Collected data entries
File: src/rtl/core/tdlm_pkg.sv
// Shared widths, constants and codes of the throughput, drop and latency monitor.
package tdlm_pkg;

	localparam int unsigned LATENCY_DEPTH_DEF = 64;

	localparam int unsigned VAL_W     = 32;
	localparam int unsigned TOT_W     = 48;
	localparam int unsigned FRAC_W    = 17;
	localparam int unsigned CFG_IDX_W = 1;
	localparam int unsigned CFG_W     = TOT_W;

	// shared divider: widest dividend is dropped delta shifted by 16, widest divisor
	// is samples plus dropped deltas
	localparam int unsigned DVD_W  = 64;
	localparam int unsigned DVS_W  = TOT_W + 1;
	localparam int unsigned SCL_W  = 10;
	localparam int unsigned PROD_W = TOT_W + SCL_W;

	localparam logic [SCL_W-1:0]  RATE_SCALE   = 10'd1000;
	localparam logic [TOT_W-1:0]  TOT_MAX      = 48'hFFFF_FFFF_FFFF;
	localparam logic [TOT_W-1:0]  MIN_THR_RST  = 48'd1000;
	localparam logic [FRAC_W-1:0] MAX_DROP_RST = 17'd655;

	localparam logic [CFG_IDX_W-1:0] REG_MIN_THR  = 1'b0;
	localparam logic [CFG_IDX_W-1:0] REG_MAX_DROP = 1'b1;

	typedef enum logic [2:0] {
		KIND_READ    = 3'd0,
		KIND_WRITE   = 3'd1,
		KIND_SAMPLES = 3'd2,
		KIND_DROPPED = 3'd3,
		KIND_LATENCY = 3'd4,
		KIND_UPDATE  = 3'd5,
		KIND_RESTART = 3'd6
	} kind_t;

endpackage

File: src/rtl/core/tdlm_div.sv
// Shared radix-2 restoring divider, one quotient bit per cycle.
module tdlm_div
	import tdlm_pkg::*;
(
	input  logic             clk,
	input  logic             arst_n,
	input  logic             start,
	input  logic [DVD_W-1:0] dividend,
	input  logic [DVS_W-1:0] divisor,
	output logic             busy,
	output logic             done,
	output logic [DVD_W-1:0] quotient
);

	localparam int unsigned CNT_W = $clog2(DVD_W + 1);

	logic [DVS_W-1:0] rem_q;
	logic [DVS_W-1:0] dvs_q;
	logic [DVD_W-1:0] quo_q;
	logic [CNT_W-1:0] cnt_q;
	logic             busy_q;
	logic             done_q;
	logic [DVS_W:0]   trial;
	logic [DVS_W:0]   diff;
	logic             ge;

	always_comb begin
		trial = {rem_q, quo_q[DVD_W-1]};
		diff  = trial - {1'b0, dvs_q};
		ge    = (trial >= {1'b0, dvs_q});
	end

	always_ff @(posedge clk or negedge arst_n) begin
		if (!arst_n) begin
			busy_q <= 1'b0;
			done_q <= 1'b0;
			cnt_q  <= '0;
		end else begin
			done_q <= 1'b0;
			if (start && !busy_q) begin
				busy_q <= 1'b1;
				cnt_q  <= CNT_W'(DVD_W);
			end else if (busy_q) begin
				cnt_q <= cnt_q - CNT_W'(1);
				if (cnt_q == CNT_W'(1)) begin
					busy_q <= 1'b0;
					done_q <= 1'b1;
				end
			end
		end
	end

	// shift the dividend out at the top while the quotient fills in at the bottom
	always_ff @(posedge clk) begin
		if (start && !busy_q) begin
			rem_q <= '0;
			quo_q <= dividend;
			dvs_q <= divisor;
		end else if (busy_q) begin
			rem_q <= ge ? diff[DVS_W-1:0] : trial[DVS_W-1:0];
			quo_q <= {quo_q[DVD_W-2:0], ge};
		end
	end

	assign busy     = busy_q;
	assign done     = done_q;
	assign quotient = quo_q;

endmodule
==
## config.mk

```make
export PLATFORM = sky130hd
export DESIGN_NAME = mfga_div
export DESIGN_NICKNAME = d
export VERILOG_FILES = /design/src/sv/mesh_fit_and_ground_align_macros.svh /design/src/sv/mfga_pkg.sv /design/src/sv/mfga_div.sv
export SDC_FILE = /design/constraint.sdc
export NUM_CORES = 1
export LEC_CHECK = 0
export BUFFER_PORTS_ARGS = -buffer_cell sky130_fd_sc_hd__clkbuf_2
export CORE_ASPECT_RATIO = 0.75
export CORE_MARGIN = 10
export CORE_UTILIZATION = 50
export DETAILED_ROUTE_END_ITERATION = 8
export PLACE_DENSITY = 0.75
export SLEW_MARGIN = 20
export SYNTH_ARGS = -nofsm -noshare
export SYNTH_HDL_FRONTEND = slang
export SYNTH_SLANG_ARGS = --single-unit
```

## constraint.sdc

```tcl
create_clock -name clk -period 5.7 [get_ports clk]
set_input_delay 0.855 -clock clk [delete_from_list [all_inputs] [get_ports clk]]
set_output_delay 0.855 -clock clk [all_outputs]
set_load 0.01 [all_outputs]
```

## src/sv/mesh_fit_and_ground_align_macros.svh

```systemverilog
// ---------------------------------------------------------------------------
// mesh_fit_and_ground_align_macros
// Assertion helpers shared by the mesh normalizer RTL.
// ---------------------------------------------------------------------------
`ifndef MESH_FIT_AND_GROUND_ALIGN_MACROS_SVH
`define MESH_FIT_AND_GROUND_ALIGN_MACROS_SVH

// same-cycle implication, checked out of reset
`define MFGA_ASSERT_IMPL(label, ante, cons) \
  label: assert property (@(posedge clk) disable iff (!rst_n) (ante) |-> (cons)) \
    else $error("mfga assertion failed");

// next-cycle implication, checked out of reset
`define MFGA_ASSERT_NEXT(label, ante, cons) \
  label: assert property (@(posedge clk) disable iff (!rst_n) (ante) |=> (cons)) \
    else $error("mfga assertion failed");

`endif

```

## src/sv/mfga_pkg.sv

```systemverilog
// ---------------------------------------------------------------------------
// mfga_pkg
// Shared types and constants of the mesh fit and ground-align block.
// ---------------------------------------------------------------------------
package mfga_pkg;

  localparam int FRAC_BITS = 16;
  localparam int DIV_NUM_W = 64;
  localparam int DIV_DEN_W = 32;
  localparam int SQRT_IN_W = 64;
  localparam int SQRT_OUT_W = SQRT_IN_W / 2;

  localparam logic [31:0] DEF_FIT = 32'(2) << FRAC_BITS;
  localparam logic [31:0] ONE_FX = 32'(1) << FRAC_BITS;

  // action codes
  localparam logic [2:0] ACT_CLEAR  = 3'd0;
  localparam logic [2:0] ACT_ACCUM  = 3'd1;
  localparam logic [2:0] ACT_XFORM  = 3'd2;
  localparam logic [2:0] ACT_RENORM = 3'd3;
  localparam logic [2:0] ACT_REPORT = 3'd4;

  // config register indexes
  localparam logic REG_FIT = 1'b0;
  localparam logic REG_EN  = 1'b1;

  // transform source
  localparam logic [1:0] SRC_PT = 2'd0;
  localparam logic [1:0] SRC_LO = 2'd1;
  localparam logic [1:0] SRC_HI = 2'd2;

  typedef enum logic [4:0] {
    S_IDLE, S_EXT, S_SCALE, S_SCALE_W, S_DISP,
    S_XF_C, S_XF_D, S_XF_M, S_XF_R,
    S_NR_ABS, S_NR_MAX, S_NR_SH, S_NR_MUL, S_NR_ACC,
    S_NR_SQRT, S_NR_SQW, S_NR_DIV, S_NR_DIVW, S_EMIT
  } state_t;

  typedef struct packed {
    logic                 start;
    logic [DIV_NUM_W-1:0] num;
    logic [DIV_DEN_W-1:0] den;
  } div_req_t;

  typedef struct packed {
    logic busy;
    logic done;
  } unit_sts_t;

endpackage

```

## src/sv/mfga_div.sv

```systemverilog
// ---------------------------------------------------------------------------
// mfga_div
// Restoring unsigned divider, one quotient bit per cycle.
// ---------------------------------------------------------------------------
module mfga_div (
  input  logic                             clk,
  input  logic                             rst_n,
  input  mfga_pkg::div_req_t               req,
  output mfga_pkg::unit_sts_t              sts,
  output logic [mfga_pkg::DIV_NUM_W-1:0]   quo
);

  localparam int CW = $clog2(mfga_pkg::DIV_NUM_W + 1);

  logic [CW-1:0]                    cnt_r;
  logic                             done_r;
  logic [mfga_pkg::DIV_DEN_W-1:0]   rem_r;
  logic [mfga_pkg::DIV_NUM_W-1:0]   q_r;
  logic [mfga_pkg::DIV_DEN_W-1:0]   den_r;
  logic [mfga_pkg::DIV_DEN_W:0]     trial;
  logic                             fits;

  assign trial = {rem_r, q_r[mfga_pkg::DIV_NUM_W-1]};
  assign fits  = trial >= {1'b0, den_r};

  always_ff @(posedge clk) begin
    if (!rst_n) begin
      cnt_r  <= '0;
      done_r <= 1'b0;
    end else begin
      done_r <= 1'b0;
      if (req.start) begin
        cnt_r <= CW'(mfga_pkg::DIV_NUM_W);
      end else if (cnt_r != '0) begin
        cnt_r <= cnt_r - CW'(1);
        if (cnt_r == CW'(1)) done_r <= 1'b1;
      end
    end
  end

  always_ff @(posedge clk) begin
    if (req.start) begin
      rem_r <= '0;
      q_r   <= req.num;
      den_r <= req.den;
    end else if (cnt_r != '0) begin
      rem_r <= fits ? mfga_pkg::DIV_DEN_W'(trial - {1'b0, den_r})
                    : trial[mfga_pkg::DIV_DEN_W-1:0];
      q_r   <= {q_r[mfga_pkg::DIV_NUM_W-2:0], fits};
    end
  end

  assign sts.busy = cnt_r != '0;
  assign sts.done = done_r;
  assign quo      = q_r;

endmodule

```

__Goal of the exercise__
All that should be written out is the stretch of lines above between the one holding "File: src/rtl/core/tdlm_pkg.sv" and the one holding "localparam int unsigned TOT_W", inclusive, exactly as given.

__Written response__
File: src/rtl/core/tdlm_pkg.sv
// Shared widths, constants and codes of the throughput, drop and latency monitor.
package tdlm_pkg;

	localparam int unsigned LATENCY_DEPTH_DEF = 64;

	localparam int unsigned VAL_W     = 32;
	localparam int unsigned TOT_W     = 48;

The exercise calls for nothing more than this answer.